One area that is set to accelerate in the not-too-distant future is self-driving cars. “This is the next big thing to hit machine learning – not just at a personal level but in shared transportation as well,” Taylor said. “Uber, for example, has bought Otto, a self-driving delivery truck system, for $680 million.”
Other applications, such as personalized medicine, may be further down the road, largely because of issues around the availability of data and the need for domain expertise. The use of drones in agriculture is yet another promising area of development.
Taylor said that while up to 500 startups in Canada are now working with machine learning, a major challenge within that community is a lack of resources to devote to the building of specialist teams. As a result, startups need to access expertise from their larger counterparts.

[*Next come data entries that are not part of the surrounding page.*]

Source: an optimization exercise on an open RTL-to-GDS flow (aim: a short achievable clock period and few clock cycles). Production flows keep margins and buffers that such runs may drop.
The RTL was checked by simulation tests, not by an equivalence proof against the original design.
The flow treats the clock pin as an ideal source, which a real chip does not have.
Power figures rest on the tool's default switching activity, not on a simulated workload.

## old
// mips_cpu
module mips_cpu(
    input         clk,
    input         rst,
    output [31:0] imem_addr,
    input  [31:0] imem_rdata,
    output [31:0] dmem_addr,
    output [31:0] dmem_wdata,
    output        dmem_we,
    input  [31:0] dmem_rdata
    );
    reg  [31:0] pcF;
    reg  [31:0] pcO;             
    reg  [31:0] raF;             
    reg         vD;
    reg  [31:0] insD;
    reg  [31:0] pc4D;
    reg  [31:0] aE, bE, sE;      
    reg  [9:0]  selE;            
    reg  [4:0]  shE;
    reg         weE, loadE, storeE, beqE, jrE;
    reg  [4:0]  rdE;
    reg  [31:0] pc4E, tgtE;
    reg         weM, loadM, storeM;
    reg  [4:0]  rdM;
    reg  [31:0] resM, sdM;       
    reg  [31:0] resMi;           
    reg         weW;
    reg  [4:0]  rdW;
    reg  [31:0] resW;
    wire [31:0] insF = imem_rdata;
    wire [31:0] pc4F = pcF + 32'd4;
    wire [4:0]  rsD = insD[25:21];
    wire [4:0]  rtD = insD[20:16];
    wire [31:0] immD;
    wire        regWeD, regDstD, useImmD, loadD, storeD, beqD, jrD, jalD, useRsD, useRtD;
    wire [9:0]  selD;
    Control ctrl(
        .ins(insD),
        .RegWE(regWeD), .RegDst(regDstD), .ALUsrcB(useImmD), .Sel(selD),
        .MemReg(loadD), .MemWE(storeD), .branch(beqD), .jr(jrD), .jal(jalD),
        .useRs(useRsD), .useRt(useRtD)
    );
    SignExtend se(.imm(insD[15:0]), .SignImm(immD));
  ...
For scale: about 7400 cells after synthesis, about 1600 flip-flops, ~160 I/O pins.
export LEC_CHECK = 0
export ABC_CLOCK_PERIOD_IN_PS = 1000
export CAP_MARGIN = 20
export CORE_MARGIN = 2
export CORE_UTILIZATION = 35
export PLACE_DENSITY = 0.55
export SLEW_MARGIN = 20
export SYNTH_HIERARCHICAL = 1
create_clock -name core_clock -period 12.0 [get_ports {clk}]
standard.sh (not shown) runs the stock make flow with config.mk's settings and CLKGATE_MAP_FILE= SYNTH_SCRIPT=/design/flow/synth_recipe.tcl, a recipe that flattens the netlist after the stock synthesis.
==> flow/flow/run.sh <==
#!/bin/bash
# The standard layout with these changes (clock period and constraints unchanged):
# - the resizer may change a cell's footprint, and ports get buf_6 buffers
#   instead of the weak clkdlybuf4s50_1;
# - slow 3- and 4-input OR/AND/NOR gates and the adder cells are kept from
#   the cell mapping (adders are left to abc as plain gates);
# - after clock tree synthesis, the tree's root buffer is split into four
#   buffers on the clock port (split_root.tcl), each driving a quarter of the
#   root's loads: every register's clock arrives earlier by the same amount.
#   Global routing's timing repair then works on the new tree.
set -euo pipefail
BASE_DU="sky130_fd_sc_hd__probe_p_8 sky130_fd_sc_hd__probec_p_8 sky130_fd_sc_hd__lpflow_bleeder_1 sky130_fd_sc_hd__lpflow_clkbufkapwr_1 sky130_fd_sc_hd__lpflow_clkbufkapwr_16 sky130_fd_sc_hd__lpflow_clkbufkapwr_2 sky130_fd_sc_hd__lpflow_clkbufkapwr_4 sky130_fd_sc_hd__lpflow_clkbufkapwr_8 sky130_fd_sc_hd__lpflow_clkinvkapwr_1 sky130_fd_sc_hd__lpflow_clkinvkapwr_16 sky130_fd_sc_hd__lpflow_clkinvkapwr_2 sky130_fd_sc_hd__lpflow_clkinvkapwr_4 sky130_fd_sc_hd__lpflow_clkinvkapwr_8 sky130_fd_sc_hd__lpflow_decapkapwr_12 sky130_fd_sc_hd__lpflow_decapkapwr_3 sky130_fd_sc_hd__lpflow_decapkapwr_4 sky130_fd_sc_hd__lpflow_decapkapwr_6 sky130_fd_sc_hd__lpflow_decapkapwr_8 sky130_fd_sc_hd__lpflow_inputiso0n_1 sky130_fd_sc_hd__lpflow_inputiso0p_1 sky130_fd_sc_hd__lpflow_inputiso1n_1 sky130_fd_sc_hd__lpflow_inputiso1p_1 sky130_fd_sc_hd__lpflow_inputisolatch_1 sky130_fd_sc_hd__lpflow_isobufsrc_1 sky130_fd_sc_hd__lpflow_isobufsrc_16 sky130_fd_sc_hd__lpflow_isobufsrc_2 sky130_fd_sc_hd__lpflow_isobufsrc_4 sky130_fd_sc_hd__lpflow_isobufsrc_8 sky130_fd_sc_hd__lpflow_isobufsrckapwr_16 sky130_fd_sc_hd__lpflow_lsbuf_lh_hl_isowell_tap_1 sky130_fd_sc_hd__lpflow_lsbuf_lh_hl_isowell_tap_2 sky130_fd_sc_hd__lpflow_lsbuf_lh_hl_isowell_tap_4 sky130_fd_sc_hd__lpflow_lsbuf_lh_isowell_4 sky130_fd_sc_hd__lpflow_lsbuf_lh_isowell_tap_1 sky130_fd_sc_hd__lpflow_lsbuf_lh_isowell_tap_2 sky130_fd_sc_hd__lpflow_lsbuf_lh_isowell_tap_4"
EXTRA_DU="sky130_fd_sc_hd__or4_* sky130_fd_sc_hd__or4b_* sky130_fd_sc_hd__or4bb_* sky130_fd_sc_hd__or3_* sky130_fd_sc_hd__or3b_* sky130_fd_sc_hd__and4_* sky130_fd_sc_hd__and4b_* sky130_fd_sc_hd__and4bb_* sky130_fd_sc_hd__nor4_* sky130_fd_sc_hd__nor4b_* sky130_fd_sc_hd__nor4bb_* sky130_fd_sc_hd__a2111o_* sky130_fd_sc_hd__a2111oi_* sky130_fd_sc_hd__o2111a_* sky130_fd_sc_hd__o2111ai_* sky130_fd_sc_hd__fa_* sky130_fd_sc_hd__ha_* sky130_fd_sc_hd__maj3_*"
R=orfs/results/sky130hd/mips_cpu/base
bash standard.sh SETUP_SLACK_MARGIN=8.55 MATCH_CELL_FOOTPRINT=0 \
    "BUFFER_PORTS_ARGS=-buffer_cell sky130_fd_sc_hd__buf_6" \
    "DONT_USE_CELLS=$BASE_DU $EXTRA_DU" cts > standard_cts.log 2>&1
IN_ODB=$R/4_cts.odb OUT_ODB=$R/4_cts_split.odb openroad -exit -no_init flow/split_root.tcl > split_root.log 2>&1
mv $R/4_cts_split.odb $R/4_cts.odb
bash standard.sh SETUP_SLACK_MARGIN=8.55 MATCH_CELL_FOOTPRINT=0 \
    "BUFFER_PORTS_ARGS=-buffer_cell sky130_fd_sc_hd__buf_6" \
    "DONT_USE_CELLS=$BASE_DU $EXTRA_DU" finish > standard.log 2>&1
Other scripts of this flow, unchanged in this note and not shown: flow/flow/split_root.tcl
Testbench counts of old, summed over its fixed seeds: cycles 97,327.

“There is a real shortage of talent that understands machine learning and AI,” he said. “It takes a long time for someone to get deep into machine learning and be at the top of their field. There is obviously a need to train more people.”
Since most startups can’t build their own machine learning team, larger players need to share resources, including offering up programming interface toolkits such as TensorFlow, Torch, Caffé and Theano. While “you have to be a developer to work with these,” Taylor explained, “Watson and Amazon’s proprietary platform are more general purpose, and provide user-friendly APIs that both data scientists and developers can plug into and utilize.”

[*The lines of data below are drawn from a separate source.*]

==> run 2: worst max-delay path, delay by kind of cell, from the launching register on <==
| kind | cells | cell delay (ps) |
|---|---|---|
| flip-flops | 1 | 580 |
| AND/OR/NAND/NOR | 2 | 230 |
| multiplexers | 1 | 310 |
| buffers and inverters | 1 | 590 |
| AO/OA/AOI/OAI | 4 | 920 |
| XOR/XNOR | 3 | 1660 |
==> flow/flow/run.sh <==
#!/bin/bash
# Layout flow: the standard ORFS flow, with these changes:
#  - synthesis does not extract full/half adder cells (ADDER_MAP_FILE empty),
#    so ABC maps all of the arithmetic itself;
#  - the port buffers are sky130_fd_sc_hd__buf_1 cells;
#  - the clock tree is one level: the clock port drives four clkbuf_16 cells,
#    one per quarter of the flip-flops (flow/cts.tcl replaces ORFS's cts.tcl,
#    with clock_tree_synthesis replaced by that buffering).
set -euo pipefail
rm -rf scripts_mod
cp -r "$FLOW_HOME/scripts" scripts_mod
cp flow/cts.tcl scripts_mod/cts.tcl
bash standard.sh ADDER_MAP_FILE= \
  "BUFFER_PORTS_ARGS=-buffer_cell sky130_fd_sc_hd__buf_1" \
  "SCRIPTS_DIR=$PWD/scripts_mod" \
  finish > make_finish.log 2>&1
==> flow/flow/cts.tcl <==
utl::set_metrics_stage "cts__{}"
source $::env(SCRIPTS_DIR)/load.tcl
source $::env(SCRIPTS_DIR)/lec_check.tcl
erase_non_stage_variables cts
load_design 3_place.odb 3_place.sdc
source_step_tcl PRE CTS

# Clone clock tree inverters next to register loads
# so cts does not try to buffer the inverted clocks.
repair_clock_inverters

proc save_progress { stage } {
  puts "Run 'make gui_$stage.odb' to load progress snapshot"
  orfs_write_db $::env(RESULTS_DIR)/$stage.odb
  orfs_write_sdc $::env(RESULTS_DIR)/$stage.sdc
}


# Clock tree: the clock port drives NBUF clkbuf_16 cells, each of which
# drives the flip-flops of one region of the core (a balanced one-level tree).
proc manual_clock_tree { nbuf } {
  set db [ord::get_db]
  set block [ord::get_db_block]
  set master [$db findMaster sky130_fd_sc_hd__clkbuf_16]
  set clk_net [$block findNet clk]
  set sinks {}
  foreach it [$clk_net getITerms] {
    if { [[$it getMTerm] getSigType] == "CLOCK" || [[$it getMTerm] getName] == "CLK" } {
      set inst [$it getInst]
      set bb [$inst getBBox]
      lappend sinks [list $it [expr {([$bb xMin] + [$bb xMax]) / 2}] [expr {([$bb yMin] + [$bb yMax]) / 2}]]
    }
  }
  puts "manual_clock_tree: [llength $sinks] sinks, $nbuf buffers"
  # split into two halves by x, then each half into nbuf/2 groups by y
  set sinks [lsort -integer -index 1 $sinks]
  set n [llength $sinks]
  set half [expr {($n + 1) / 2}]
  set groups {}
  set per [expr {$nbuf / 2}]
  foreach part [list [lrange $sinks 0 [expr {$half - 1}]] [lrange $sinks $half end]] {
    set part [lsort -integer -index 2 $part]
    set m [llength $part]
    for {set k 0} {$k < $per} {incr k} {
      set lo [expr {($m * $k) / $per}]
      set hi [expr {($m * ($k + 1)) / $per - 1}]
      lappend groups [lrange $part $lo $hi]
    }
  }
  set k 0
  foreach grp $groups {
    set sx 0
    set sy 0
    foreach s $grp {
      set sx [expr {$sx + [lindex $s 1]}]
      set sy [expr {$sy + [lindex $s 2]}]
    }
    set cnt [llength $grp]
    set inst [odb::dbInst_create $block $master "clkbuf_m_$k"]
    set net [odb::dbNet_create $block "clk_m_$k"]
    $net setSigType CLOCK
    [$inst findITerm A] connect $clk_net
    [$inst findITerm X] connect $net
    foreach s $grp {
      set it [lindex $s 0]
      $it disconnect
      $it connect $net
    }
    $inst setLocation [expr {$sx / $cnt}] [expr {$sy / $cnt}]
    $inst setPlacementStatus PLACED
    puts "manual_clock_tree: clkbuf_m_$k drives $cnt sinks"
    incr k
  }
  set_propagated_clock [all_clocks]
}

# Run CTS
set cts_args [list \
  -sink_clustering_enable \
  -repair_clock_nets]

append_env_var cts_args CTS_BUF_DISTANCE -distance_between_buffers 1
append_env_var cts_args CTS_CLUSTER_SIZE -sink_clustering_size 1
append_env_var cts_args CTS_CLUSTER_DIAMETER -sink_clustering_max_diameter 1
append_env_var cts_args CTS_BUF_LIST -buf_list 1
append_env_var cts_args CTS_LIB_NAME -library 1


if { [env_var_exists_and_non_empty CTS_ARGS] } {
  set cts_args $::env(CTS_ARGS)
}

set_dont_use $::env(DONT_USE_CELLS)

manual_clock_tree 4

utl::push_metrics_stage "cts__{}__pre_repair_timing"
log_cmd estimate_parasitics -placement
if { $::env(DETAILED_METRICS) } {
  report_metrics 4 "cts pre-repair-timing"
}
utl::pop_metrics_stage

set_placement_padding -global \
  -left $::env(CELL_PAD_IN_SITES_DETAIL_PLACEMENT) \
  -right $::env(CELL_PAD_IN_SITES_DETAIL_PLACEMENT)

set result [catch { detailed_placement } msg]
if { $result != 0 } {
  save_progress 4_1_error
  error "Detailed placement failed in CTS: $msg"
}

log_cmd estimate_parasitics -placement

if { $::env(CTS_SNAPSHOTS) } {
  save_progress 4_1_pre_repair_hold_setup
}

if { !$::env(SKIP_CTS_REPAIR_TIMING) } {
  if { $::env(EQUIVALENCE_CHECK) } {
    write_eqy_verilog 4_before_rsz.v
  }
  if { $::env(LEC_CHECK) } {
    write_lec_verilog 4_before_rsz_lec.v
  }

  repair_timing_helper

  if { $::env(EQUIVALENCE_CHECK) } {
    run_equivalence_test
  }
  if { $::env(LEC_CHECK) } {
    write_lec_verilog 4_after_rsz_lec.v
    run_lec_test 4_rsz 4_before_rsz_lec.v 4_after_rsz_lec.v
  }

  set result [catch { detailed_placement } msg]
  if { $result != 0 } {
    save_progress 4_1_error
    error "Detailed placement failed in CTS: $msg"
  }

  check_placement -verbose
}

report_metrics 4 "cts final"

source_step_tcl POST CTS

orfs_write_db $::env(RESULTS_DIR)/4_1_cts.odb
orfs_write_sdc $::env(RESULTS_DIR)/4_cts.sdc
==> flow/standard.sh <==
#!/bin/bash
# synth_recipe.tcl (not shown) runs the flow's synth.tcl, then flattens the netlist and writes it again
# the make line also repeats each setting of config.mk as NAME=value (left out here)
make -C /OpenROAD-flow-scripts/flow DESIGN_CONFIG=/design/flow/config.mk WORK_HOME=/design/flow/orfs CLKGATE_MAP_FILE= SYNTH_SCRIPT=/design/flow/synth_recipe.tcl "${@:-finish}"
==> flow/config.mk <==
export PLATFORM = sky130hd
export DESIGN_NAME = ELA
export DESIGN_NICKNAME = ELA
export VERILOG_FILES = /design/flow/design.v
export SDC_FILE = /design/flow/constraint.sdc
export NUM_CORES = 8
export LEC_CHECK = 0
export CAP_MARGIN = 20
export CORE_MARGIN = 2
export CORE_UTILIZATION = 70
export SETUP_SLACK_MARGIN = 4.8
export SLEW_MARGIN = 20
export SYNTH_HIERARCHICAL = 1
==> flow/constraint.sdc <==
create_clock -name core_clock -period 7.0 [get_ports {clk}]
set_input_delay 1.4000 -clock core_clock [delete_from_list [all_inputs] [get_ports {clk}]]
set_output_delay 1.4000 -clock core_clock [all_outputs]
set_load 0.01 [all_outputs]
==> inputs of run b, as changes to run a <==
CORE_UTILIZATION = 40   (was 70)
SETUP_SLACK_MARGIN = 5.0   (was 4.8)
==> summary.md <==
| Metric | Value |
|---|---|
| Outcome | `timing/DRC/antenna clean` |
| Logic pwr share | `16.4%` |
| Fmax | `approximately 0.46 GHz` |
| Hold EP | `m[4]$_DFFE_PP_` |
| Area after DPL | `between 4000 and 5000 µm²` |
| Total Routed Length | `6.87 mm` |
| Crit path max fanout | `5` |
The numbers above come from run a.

What is also badly needed at this juncture is education around the terminology and use of machine learning systems, a role that NextAI is hoping to fulfill through use of a number of channels that will educate member startups at no charge.
With the belief that machine learning is well on its way to being ubiquitous, Google has taken steps internally to bring staff members up to speed, said Kory Jeffrey, head of developer relations for Google Canada. “Every engineer has been given the opportunity internally to be trained on machine learning and to play with data modeling and the toolset. We are making sure our people know how to do this.”
Jeffrey also explained that the company has had its sights on expanding machine learning resources for the startup community for some time. Efforts include the establishment of developer community groups, education programs for third party engineers and access to its TensorFlow open source machine learning library.
Originally developed by researchers and engineers working on the Google Brain Team within Google’s Machine Intelligence research organization, TensorFlow was first focused on machine learning and deep neural networks research. But today, but the system is general purpose enough to be applicable in a wide variety of other domains.
“TensorFlow takes multi-dimensional arrays and allows numbers to flow through the equation rather than using brute force to get the answer,” Jeffrey explained. “It’s interesting because it’s based on neural net technology, which learns through example and gets smarter over time, as opposed to requiring pre-programming by logical rules.”
Google is sharing both the code and its research in the machine learning space to help build the startup community, Jeffrey added. “We are working with Canadian neural network pioneers such as Geoffrey Hinton and Yoshua Bengio, and spinning that research out into applications. There are some really good projects that have become really successful, such as Maluba, which involves work on natural language processing.”
Jeffrey likens the evolving machine learning ecosystem to what happened in the mobile app space in the not-so-distant past. “No one knew how to make a mobile app at first. But those who made the platforms and tools had to make sure people were given the right materials to bring these things to market.”